Lift mood with feel-good food and herbal remedies
The gut–brain axis goes both ways. Sure, treat the gut; but treat the mind too. Remedies and recipes loaded with herbs to elevate mood or calm anxious tendencies are an essential consideration as we strive for happiness through health.
The mind—that is to say, the nervous and endocrine systems—responds particularly well to herbal medicine. For that reason, this chapter has more teas and tinctures than the others, ready for you to boil and brew yourself a tonic at a moment’s notice.
Low mood? Antidepressant herbs like St John’s wort have been rigorously tested and their benefits are thought to be due to increasing the availability or action of serotonin, one of our ‘happy hormones’.
Of course, to consider only one neurotransmitter—those are the chemical messengers in the brain—is an overly simplistic view. The mind is complex, and an increase or decrease in activity of one neurotransmitter invariably has effects on others.
Dopamine, for example, is another hormone necessary for healthy mood. It is involved in motivation and reward-based behaviours, but also impacts mood, memory and sleep. Oxytocin is a peptide hormone involved in feelings of connection, bonding and intimacy. But the two are linked, with a decrease in oxytocin being associated with disorders of low dopamine. This is one reason why social connection and love are frequently touted as natural antidepressants and essential factors in human happiness.
But with high-stress modern lifestyles, social connection and intimacy seem to be two of the things suffering most. Not only that, but these lifestyles demand near-constant activation of the sympathetic ‘fight or flight’ nervous system. This not only disrupts how the gut’s own enteric nervous system functions, but it also leads to chronic hyperactivity of the hypothalamic-pituitary-adrenal (HPA) axis that manifests in circulating high levels of the stress hormone cortisol. Imbalances of the HPA axis and higher levels of cortisol have been implicated in both depression and IBS.
Allowing time for rest, for social activity and to nurture relationships—both romantic ones as well as friendships—is a vital part of achieving good mental health.

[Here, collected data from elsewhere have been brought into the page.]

===== src/verilog/oscdc_ctrl.sv =====
// Oscillator divider control register with unlock guard and divider ticks.
// Assumes the register port master of the group and a configuration word
// that is stable from reset release on.
//
// The placing of the registers and the plain strobed port were decided locally.
`include "oscdc_params.svh"

module oscdc_ctrl #(
   parameter int SOSC_WARM = `OSCDC_SOSC_WARM_CYC
) (
   // Clock and reset.
   input wire logic mclk,
   input wire logic arst_n,
   // Register port.
   input wire logic [3:0] reg_addr,
   input wire logic [31:0] reg_wdata,
   input wire logic reg_wr,
   input wire logic reg_rd,
   output logic [31:0] reg_rdata,
   // Configuration bits.
   input wire oscdc_pkg::oscdc_cfg_s cfg,
   // Divided clock enables.
   output logic pll_div_tick,
   output logic fast_rc_div_tick,
   output logic periph_bus_clock_tick,
   // Current field values.
   output logic [2:0] pll_multiplier,
   output logic [2:0] new_source_select,
   output logic secondary_osc_enable
);
   // ****************************************************************
   // Declarations
   // ****************************************************************
   oscdc_pkg::oscdc_unlock_e lock_r;
   logic [2:0] pll_out_divider_r;
   logic [2:0] fast_rc_divider_r;
   logic [1:0] periph_clock_divisor_r;
   logic [2:0] pll_multiplier_r;
   logic [2:0] new_source_select_r;
   logic secondary_osc_enable_r;
   logic cfg_loaded_r;
   logic ctrl_wr;
   logic secondary_osc_ready;
   logic periph_divisor_ready;
   logic pb_settled;
   logic [3:0] pll_shift;
   logic [3:0] fast_rc_shift;
   logic [1:0] wr_pb_field;
   logic [3:0] pb_shift;
   logic [31:0] rd_word;

   // Maps a three-bit divider code to a shift; code 111 skips to 256.
   function automatic logic [3:0] code_shift(input logic [2:0] c);
      code_shift = (c == 3'h7) ? 4'h8 : {1'b0, c};
   endfunction : code_shift

   // ****************************************************************
   // Unlock sequence
   // ****************************************************************
   // Two keys open the register for exactly one write, then it relocks.
   always_ff @(posedge mclk or negedge arst_n) begin
      if (!arst_n) begin
         lock_r <= oscdc_pkg::OSCDC_LOCKED;
      end else if (reg_wr && reg_addr == `OSCDC_ADDR_UNLOCK) begin
         if (reg_wdata == `OSCDC_KEY1) begin
            lock_r <= oscdc_pkg::OSCDC_KEY1_OK;
         end else if (reg_wdata == `OSCDC_KEY2 && lock_r == oscdc_pkg::OSCDC_KEY1_OK) begin
            lock_r <= oscdc_pkg::OSCDC_OPEN;
         end else begin
            lock_r <= oscdc_pkg::OSCDC_LOCKED;
         end
      end else if (reg_wr) begin
         lock_r <= oscdc_pkg::OSCDC_LOCKED;
      end
   end

   assign ctrl_wr = reg_wr && reg_addr == `OSCDC_ADDR_CTRL &&
                    lock_r == oscdc_pkg::OSCDC_OPEN;

   // ****************************************************************
   // Control fields
   // ****************************************************************
   // The first edge after release loads the configured fields; a strap read
   // under asynchronous reset would be illegal, so it waits for the clock.
   always_ff @(posedge mclk or negedge arst_n) begin
      if (!arst_n) begin
         cfg_loaded_r <= 1'b0;
         pll_out_divider_r <= 3'h0;
         fast_rc_divider_r <= `OSCDC_FAST_RC_DIV_RST;
         pll_multiplier_r <= 3'h0;
         new_source_select_r <= 3'h0;
         secondary_osc_enable_r <= 1'b0;
      end else if (!cfg_loaded_r) begin
         cfg_loaded_r <= 1'b1;
         pll_out_divider_r <= cfg.pll_out_divider;
         pll_multiplier_r <= cfg.pll_multiplier;
         new_source_select_r <= cfg.new_source_select;
         secondary_osc_enable_r <= cfg.secondary_osc_enable;
      end else if (ctrl_wr) begin
         pll_out_divider_r <= reg_wdata[`OSCDC_PLL_OUT_DIV_HI:`OSCDC_PLL_OUT_DIV_LO];
         fast_rc_divider_r <= reg_wdata[`OSCDC_FAST_RC_DIV_HI:`OSCDC_FAST_RC_DIV_LO];
         pll_multiplier_r <= reg_wdata[`OSCDC_PLLMUL_HI:`OSCDC_PLLMUL_LO];
         new_source_select_r <= reg_wdata[`OSCDC_NEW_SRC_HI:`OSCDC_NEW_SRC_LO];
         secondary_osc_enable_r <= reg_wdata[`OSCDC_SOSC_EN_BIT];
      end
   end

   // Peripheral divisor accepts a write only while the ready flag is high.
   always_ff @(posedge mclk or negedge arst_n) begin
      if (!arst_n) begin
         periph_clock_divisor_r <= `OSCDC_PB_DIV_RST;
      end else if (!cfg_loaded_r) begin
         periph_clock_divisor_r <= cfg.periph_clock_divisor;
      end else if (ctrl_wr && periph_divisor_ready) begin
         periph_clock_divisor_r <= wr_pb_field;
      end
   end

   // Divisor field of the write word, kept apart so that checks can look back on it.
   assign wr_pb_field = reg_wdata[`OSCDC_PB_DIV_HI:`OSCDC_PB_DIV_LO];

   // ****************************************************************
   // Dividers and monitors
   // ****************************************************************
   assign pll_shift = code_shift(pll_out_divider_r);
   assign fast_rc_shift = code_shift(fast_rc_divider_r);
   // Until the configuration loads, the divider is fed the configured code, so
   // it starts at that ratio and the ready flag stands high from the first access.
   assign pb_shift = cfg_loaded_r ? {2'h0, periph_clock_divisor_r} :
                     {2'h0, cfg.periph_clock_divisor};

   oscdc_pow2_div #(.SW(4)) u_pll_div (
      .mclk(mclk), .arst_n(arst_n), .shift(pll_shift),
      .tick(pll_div_tick), .settled()
   );
   oscdc_pow2_div #(.SW(4)) u_fast_rc_div (
      .mclk(mclk), .arst_n(arst_n), .shift(fast_rc_shift),
      .tick(fast_rc_div_tick), .settled()
   );
   oscdc_pow2_div #(.SW(4)) u_pb_div (
      .mclk(mclk), .arst_n(arst_n), .shift(pb_shift),
      .tick(periph_bus_clock_tick), .settled(pb_settled)
   );

   // Ready stays low while the new ratio waits for a period boundary.
   assign periph_divisor_ready = pb_settled && cfg_loaded_r;

   oscdc_sosc_mon #(.WARM(SOSC_WARM)) u_sosc (
      .mclk(mclk), .arst_n(arst_n), .enable(secondary_osc_enable_r),
      .ready(secondary_osc_ready)
   );

   assign pll_multiplier = pll_multiplier_r;
   assign new_source_select = new_source_select_r;
   assign secondary_osc_enable = secondary_osc_enable_r;

   // ****************************************************************
   // Read path
   // ****************************************************************
   // Unlisted bits, unimplemented ones among them, stay zero.
   always_comb begin
      rd_word = 32'h0;
      rd_word[`OSCDC_PLL_OUT_DIV_HI:`OSCDC_PLL_OUT_DIV_LO] = pll_out_divider_r;
      rd_word[`OSCDC_FAST_RC_DIV_HI:`OSCDC_FAST_RC_DIV_LO] = fast_rc_divider_r;
      rd_word[`OSCDC_SOSC_READY_BIT] = secondary_osc_ready;
      rd_word[`OSCDC_PBRDY_BIT] = periph_divisor_ready;
      rd_word[`OSCDC_PB_DIV_HI:`OSCDC_PB_DIV_LO] = periph_clock_divisor_r;
      rd_word[`OSCDC_PLLMUL_HI:`OSCDC_PLLMUL_LO] = pll_multiplier_r;
      rd_word[`OSCDC_NEW_SRC_HI:`OSCDC_NEW_SRC_LO] = new_source_select_r;
      rd_word[`OSCDC_SOSC_EN_BIT] = secondary_osc_enable_r;
   end

   // Read data stands only in the cycle after the strobe; unmapped reads zero.
   always_ff @(posedge mclk or negedge arst_n) begin
      if (!arst_n) begin
         reg_rdata <= 32'h0;
      end else if (reg_rd && reg_addr == `OSCDC_ADDR_CTRL) begin
         reg_rdata <= rd_word;
      end else begin
         reg_rdata <= 32'h0;
      end
   end
endmodule : oscdc_ctrl
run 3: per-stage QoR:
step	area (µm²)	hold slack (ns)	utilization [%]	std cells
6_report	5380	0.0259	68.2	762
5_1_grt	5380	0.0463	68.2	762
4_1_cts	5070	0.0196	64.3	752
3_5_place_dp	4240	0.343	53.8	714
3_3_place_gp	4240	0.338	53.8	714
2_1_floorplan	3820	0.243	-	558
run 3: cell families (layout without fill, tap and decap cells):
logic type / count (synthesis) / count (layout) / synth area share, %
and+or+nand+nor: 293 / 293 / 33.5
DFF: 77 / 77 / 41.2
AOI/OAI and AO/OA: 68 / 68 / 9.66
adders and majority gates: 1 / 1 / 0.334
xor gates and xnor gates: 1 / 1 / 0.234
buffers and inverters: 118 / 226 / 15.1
==> config.mk <==
export PLATFORM = sky130hd
export DESIGN_NAME = mmx_exec
export DESIGN_NICKNAME = d
export VERILOG_FILES = /design/src/mmx_pkg.sv /design/src/mmx_addr_if.sv /design/src/mmx_addr_gen.sv /design/src/mmx_exec.sv
export SDC_FILE = /design/constraint.sdc
export NUM_CORES = 1
export LEC_CHECK = 0
export CAP_MARGIN = 20
export CORE_UTILIZATION = 60
export CTS_CLUSTER_SIZE = 24
export DETAILED_ROUTE_END_ITERATION = 10
export DONT_BUFFER_PORTS = 1
export GPL_TIMING_DRIVEN = 0
export PLACE_DENSITY = 0.76
export SYNTH_ARGS = -nofsm -noshare
export SYNTH_HDL_FRONTEND = slang
export SYNTH_SLANG_ARGS = --single-unit
==> constraint.sdc <==
create_clock -name SYS_CLK -period 7.4 [get_ports SYS_CLK]
set_input_delay 0.74 -clock SYS_CLK [delete_from_list [all_inputs] [get_ports SYS_CLK]]
set_output_delay 0.74 -clock SYS_CLK [all_outputs]
set_load 0.05 [all_outputs]
--- src/verilog/mdt_pkg.sv ---
// Constants and types for the instruction decode and timing block
package mdt_pkg;

   // Stretch field of the clock control register
   localparam logic [2:0] STRETCH_RST   = 3'h1;
   localparam logic [7:0] CKCON_ADDR    = 8'h8E;

   // Variable external move cycle figures: base plus stretch
   localparam logic [3:0] EXTERNAL_DATA_MOVE_RD_BASE  = 4'h3;
   localparam logic [3:0] EXTERNAL_DATA_MOVE_WR_BASE  = 4'h4;

   // Program branch cycle count, not characterised in this block
   localparam logic [3:0] CYC_BRANCH    = 4'h4;

   // Register file layout in lower internal RAM
   localparam logic [2:0] WREG_PAGE     = 3'h0;
   localparam logic [3:0] BIT_AREA_BASE = 4'h2;

   // Values driven after reset
   localparam logic [7:0]  BYTE_RST     = 8'h00;
   localparam logic [15:0] WORD_RST     = 16'h0000;
   localparam logic [3:0]  CYC_RST      = 4'h0;
   localparam logic [1:0]  LEN_RST      = 2'h1;

   // Length in bytes and execution cycles of one opcode
   typedef struct packed {
      logic [1:0] len;
      logic [3:0] cyc;
   } mdt_tim_t;

   // How the branch target of the current instruction is formed
   typedef enum logic [1:0] {
      TK_NONE = 2'h0,
      TK_PAGE = 2'h1,
      TK_LONG = 2'h2,
      TK_REL  = 2'h3
   } mdt_tkind_t;

   // Timer states, one-hot
   typedef enum logic [1:0] {
      ST_IDLE = 2'h1,
      ST_RUN  = 2'h2
   } mdt_tst_t;

endpackage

You can see why then, for sustained mental wellbeing, you simply cannot ignore lifestyle. Allowing time for rest, for social activity and to nurture relationships—both romantic ones as well as friendships—is a vital part of achieving good mental health.
Interestingly—although perhaps not surprisingly, now that we are aware of the link between the gut and the brain—it was recently found that the consumption of a particular lactobacillus strain could lower blood cortisol levels. Again, the bidirectional relationship of the digestive system and the mind is highlighted.
From a naturopath’s point of view, there are also many herbs to help support dietary and lifestyle changes to achieve better mental health. We’ve already discussed St John’s wort and serotonin, but there are others too. Valerian, for example, has been investigated for its potential interactions with another neurotransmitter called GABA, which is implicated in anxiety. Valerian may also have effects on the function of adenosine, a molecule in the body that impacts alertness. The combination of these two actions could potentially explain valerian’s sleep-inducing properties, an effect which is particularly pronounced when the herb is combined with hops and lemon balm.
The reality is that just as the endocrine system is complex, so too are herbal medicines. Each herb is a cocktail of beneficial molecules, not a single one in isolation, and so it’s likely that our remedies work on multiple levels to create change. In the following teas and tinctures, I’ve paired each herb with one or two complementary ones for best effect.
Beyond the herbal remedies, this chapter also contains some of my favourite food-as-medicine recipes loaded with therapeutic ingredients. Many of them are sweet treats that mean you won’t even notice you’re taking your medicine.